The whole of the data is to be duplicated precisely.

Input data —
=====

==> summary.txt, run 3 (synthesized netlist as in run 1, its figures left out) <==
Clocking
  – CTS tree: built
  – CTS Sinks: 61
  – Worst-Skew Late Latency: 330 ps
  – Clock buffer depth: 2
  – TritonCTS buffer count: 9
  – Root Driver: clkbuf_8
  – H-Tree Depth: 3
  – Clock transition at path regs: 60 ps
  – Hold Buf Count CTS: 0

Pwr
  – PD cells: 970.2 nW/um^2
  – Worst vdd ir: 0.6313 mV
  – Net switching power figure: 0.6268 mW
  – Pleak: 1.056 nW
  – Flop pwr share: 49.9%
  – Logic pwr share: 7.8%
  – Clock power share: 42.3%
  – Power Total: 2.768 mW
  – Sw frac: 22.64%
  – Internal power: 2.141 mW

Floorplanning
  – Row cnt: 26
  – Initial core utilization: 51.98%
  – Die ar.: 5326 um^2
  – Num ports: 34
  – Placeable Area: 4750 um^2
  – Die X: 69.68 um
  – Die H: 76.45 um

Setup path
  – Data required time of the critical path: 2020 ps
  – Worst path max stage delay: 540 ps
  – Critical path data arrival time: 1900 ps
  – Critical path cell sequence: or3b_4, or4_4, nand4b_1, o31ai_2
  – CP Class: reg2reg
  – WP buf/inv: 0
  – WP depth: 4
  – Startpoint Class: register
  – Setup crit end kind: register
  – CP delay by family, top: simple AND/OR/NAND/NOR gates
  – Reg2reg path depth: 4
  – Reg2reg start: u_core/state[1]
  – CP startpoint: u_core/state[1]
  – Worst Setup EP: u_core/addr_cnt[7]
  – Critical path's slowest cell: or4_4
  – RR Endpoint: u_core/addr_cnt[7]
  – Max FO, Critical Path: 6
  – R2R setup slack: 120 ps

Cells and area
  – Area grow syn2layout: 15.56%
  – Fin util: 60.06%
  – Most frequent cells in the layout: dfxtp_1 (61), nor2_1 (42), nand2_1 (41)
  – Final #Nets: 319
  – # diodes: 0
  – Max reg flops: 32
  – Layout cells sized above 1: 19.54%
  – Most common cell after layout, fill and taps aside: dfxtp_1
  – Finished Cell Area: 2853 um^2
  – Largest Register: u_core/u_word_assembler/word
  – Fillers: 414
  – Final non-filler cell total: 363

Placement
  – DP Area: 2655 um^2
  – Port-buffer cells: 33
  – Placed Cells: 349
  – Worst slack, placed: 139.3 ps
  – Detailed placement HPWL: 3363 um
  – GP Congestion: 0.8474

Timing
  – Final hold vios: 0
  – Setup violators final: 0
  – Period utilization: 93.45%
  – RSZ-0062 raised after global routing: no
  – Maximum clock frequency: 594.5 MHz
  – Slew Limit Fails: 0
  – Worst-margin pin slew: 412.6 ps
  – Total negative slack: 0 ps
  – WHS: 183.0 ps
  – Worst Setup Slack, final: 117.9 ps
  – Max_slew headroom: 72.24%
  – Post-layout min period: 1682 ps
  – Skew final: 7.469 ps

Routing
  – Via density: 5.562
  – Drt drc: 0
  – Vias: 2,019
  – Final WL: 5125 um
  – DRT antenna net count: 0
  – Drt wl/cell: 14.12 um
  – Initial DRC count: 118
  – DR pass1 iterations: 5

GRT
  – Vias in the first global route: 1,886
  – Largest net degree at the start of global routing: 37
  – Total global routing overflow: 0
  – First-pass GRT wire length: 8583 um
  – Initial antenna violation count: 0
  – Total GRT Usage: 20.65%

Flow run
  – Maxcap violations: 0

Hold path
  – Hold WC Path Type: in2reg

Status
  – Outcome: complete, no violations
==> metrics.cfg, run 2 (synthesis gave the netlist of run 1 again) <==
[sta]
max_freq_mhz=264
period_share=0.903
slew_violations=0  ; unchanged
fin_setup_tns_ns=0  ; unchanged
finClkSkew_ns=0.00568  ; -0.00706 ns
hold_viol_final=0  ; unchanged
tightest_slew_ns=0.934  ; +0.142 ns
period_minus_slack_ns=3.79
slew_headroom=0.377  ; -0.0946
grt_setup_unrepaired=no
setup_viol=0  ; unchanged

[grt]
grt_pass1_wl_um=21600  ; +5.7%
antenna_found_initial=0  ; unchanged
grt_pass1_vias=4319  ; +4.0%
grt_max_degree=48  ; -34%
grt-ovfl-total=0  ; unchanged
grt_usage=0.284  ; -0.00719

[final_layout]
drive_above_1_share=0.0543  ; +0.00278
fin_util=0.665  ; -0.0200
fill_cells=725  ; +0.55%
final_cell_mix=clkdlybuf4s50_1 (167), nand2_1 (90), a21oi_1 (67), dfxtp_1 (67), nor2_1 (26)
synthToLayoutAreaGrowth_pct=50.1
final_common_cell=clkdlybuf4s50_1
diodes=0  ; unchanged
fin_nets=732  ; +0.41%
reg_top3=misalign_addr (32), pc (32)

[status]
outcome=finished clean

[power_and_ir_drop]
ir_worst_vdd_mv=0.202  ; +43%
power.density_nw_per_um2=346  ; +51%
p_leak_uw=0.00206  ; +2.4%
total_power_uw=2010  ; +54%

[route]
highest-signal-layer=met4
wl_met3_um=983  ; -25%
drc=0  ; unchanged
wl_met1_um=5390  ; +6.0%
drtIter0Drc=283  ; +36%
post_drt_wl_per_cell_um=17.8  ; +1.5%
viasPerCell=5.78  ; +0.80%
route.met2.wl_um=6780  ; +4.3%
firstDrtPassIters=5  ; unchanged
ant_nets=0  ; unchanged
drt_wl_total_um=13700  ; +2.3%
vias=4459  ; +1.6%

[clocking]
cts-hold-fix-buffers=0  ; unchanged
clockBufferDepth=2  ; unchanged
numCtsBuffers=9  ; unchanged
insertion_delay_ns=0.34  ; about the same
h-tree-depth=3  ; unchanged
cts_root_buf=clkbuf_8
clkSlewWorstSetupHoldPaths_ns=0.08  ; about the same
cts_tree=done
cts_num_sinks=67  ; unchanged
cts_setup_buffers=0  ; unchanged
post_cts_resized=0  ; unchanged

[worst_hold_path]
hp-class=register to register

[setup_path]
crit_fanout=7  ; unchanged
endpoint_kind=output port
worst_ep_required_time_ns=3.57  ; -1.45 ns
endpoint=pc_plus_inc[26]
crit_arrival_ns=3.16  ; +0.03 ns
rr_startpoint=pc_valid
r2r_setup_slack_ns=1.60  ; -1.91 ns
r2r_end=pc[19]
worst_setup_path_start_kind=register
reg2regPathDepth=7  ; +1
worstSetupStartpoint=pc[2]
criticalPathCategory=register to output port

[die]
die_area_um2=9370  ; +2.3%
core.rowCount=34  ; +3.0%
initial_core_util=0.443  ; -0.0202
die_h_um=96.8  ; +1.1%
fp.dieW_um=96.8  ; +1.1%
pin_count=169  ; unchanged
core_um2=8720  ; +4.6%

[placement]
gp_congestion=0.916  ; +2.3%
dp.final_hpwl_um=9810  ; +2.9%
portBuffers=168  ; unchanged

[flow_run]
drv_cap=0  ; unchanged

=====

Expected answer —
==> summary.txt, run 3 (synthesized netlist as in run 1, its figures left out) <==
Clocking
  – CTS tree: built
  – CTS Sinks: 61
  – Worst-Skew Late Latency: 330 ps
  – Clock buffer depth: 2
  – TritonCTS buffer count: 9
  – Root Driver: clkbuf_8
  – H-Tree Depth: 3
  – Clock transition at path regs: 60 ps
  – Hold Buf Count CTS: 0

Pwr
  – PD cells: 970.2 nW/um^2
  – Worst vdd ir: 0.6313 mV
  – Net switching power figure: 0.6268 mW
  – Pleak: 1.056 nW
  – Flop pwr share: 49.9%
  – Logic pwr share: 7.8%
  – Clock power share: 42.3%
  – Power Total: 2.768 mW
  – Sw frac: 22.64%
  – Internal power: 2.141 mW

Floorplanning
  – Row cnt: 26
  – Initial core utilization: 51.98%
  – Die ar.: 5326 um^2
  – Num ports: 34
  – Placeable Area: 4750 um^2
  – Die X: 69.68 um
  – Die H: 76.45 um

Setup path
  – Data required time of the critical path: 2020 ps
  – Worst path max stage delay: 540 ps
  – Critical path data arrival time: 1900 ps
  – Critical path cell sequence: or3b_4, or4_4, nand4b_1, o31ai_2
  – CP Class: reg2reg
  – WP buf/inv: 0
  – WP depth: 4
  – Startpoint Class: register
  – Setup crit end kind: register
  – CP delay by family, top: simple AND/OR/NAND/NOR gates
  – Reg2reg path depth: 4
  – Reg2reg start: u_core/state[1]
  – CP startpoint: u_core/state[1]
  – Worst Setup EP: u_core/addr_cnt[7]
  – Critical path's slowest cell: or4_4
  – RR Endpoint: u_core/addr_cnt[7]
  – Max FO, Critical Path: 6
  – R2R setup slack: 120 ps

Cells and area
  – Area grow syn2layout: 15.56%
  – Fin util: 60.06%
  – Most frequent cells in the layout: dfxtp_1 (61), nor2_1 (42), nand2_1 (41)
  – Final #Nets: 319
  – # diodes: 0
  – Max reg flops: 32
  – Layout cells sized above 1: 19.54%
  – Most common cell after layout, fill and taps aside: dfxtp_1
  – Finished Cell Area: 2853 um^2
  – Largest Register: u_core/u_word_assembler/word
  – Fillers: 414
  – Final non-filler cell total: 363

Placement
  – DP Area: 2655 um^2
  – Port-buffer cells: 33
  – Placed Cells: 349
  – Worst slack, placed: 139.3 ps
  – Detailed placement HPWL: 3363 um
  – GP Congestion: 0.8474

Timing
  – Final hold vios: 0
  – Setup violators final: 0
  – Period utilization: 93.45%
  – RSZ-0062 raised after global routing: no
  – Maximum clock frequency: 594.5 MHz
  – Slew Limit Fails: 0
  – Worst-margin pin slew: 412.6 ps
  – Total negative slack: 0 ps
  – WHS: 183.0 ps
  – Worst Setup Slack, final: 117.9 ps
  – Max_slew headroom: 72.24%
  – Post-layout min period: 1682 ps
  – Skew final: 7.469 ps

Routing
  – Via density: 5.562
  – Drt drc: 0
  – Vias: 2,019
  – Final WL: 5125 um
  – DRT antenna net count: 0
  – Drt wl/cell: 14.12 um
  – Initial DRC count: 118
  – DR pass1 iterations: 5

GRT
  – Vias in the first global route: 1,886
  – Largest net degree at the start of global routing: 37
  – Total global routing overflow: 0
  – First-pass GRT wire length: 8583 um
  – Initial antenna violation count: 0
  – Total GRT Usage: 20.65%

Flow run
  – Maxcap violations: 0

Hold path
  – Hold WC Path Type: in2reg

Status
  – Outcome: complete, no violations
==> metrics.cfg, run 2 (synthesis gave the netlist of run 1 again) <==
[sta]
max_freq_mhz=264
period_share=0.903
slew_violations=0  ; unchanged
fin_setup_tns_ns=0  ; unchanged
finClkSkew_ns=0.00568  ; -0.00706 ns
hold_viol_final=0  ; unchanged
tightest_slew_ns=0.934  ; +0.142 ns
period_minus_slack_ns=3.79
slew_headroom=0.377  ; -0.0946
grt_setup_unrepaired=no
setup_viol=0  ; unchanged

[grt]
grt_pass1_wl_um=21600  ; +5.7%
antenna_found_initial=0  ; unchanged
grt_pass1_vias=4319  ; +4.0%
grt_max_degree=48  ; -34%
grt-ovfl-total=0  ; unchanged
grt_usage=0.284  ; -0.00719

[final_layout]
drive_above_1_share=0.0543  ; +0.00278
fin_util=0.665  ; -0.0200
fill_cells=725  ; +0.55%
final_cell_mix=clkdlybuf4s50_1 (167), nand2_1 (90), a21oi_1 (67), dfxtp_1 (67), nor2_1 (26)
synthToLayoutAreaGrowth_pct=50.1
final_common_cell=clkdlybuf4s50_1
diodes=0  ; unchanged
fin_nets=732  ; +0.41%
reg_top3=misalign_addr (32), pc (32)

[status]
outcome=finished clean

[power_and_ir_drop]
ir_worst_vdd_mv=0.202  ; +43%
power.density_nw_per_um2=346  ; +51%
p_leak_uw=0.00206  ; +2.4%
total_power_uw=2010  ; +54%

[route]
highest-signal-layer=met4
wl_met3_um=983  ; -25%
drc=0  ; unchanged
wl_met1_um=5390  ; +6.0%
drtIter0Drc=283  ; +36%
post_drt_wl_per_cell_um=17.8  ; +1.5%
viasPerCell=5.78  ; +0.80%
route.met2.wl_um=6780  ; +4.3%
firstDrtPassIters=5  ; unchanged
ant_nets=0  ; unchanged
drt_wl_total_um=13700  ; +2.3%
vias=4459  ; +1.6%

[clocking]
cts-hold-fix-buffers=0  ; unchanged
clockBufferDepth=2  ; unchanged
numCtsBuffers=9  ; unchanged
insertion_delay_ns=0.34  ; about the same
h-tree-depth=3  ; unchanged
cts_root_buf=clkbuf_8
clkSlewWorstSetupHoldPaths_ns=0.08  ; about the same
cts_tree=done
cts_num_sinks=67  ; unchanged
cts_setup_buffers=0  ; unchanged
post_cts_resized=0  ; unchanged

[worst_hold_path]
hp-class=register to register

[setup_path]
crit_fanout=7  ; unchanged
endpoint_kind=output port
worst_ep_required_time_ns=3.57  ; -1.45 ns
endpoint=pc_plus_inc[26]
crit_arrival_ns=3.16  ; +0.03 ns
rr_startpoint=pc_valid
r2r_setup_slack_ns=1.60  ; -1.91 ns
r2r_end=pc[19]
worst_setup_path_start_kind=register
reg2regPathDepth=7  ; +1
worstSetupStartpoint=pc[2]
criticalPathCategory=register to output port

[die]
die_area_um2=9370  ; +2.3%
core.rowCount=34  ; +3.0%
initial_core_util=0.443  ; -0.0202
die_h_um=96.8  ; +1.1%
fp.dieW_um=96.8  ; +1.1%
pin_count=169  ; unchanged
core_um2=8720  ; +4.6%

[placement]
gp_congestion=0.916  ; +2.3%
dp.final_hpwl_um=9810  ; +2.9%
portBuffers=168  ; unchanged

[flow_run]
drv_cap=0  ; unchanged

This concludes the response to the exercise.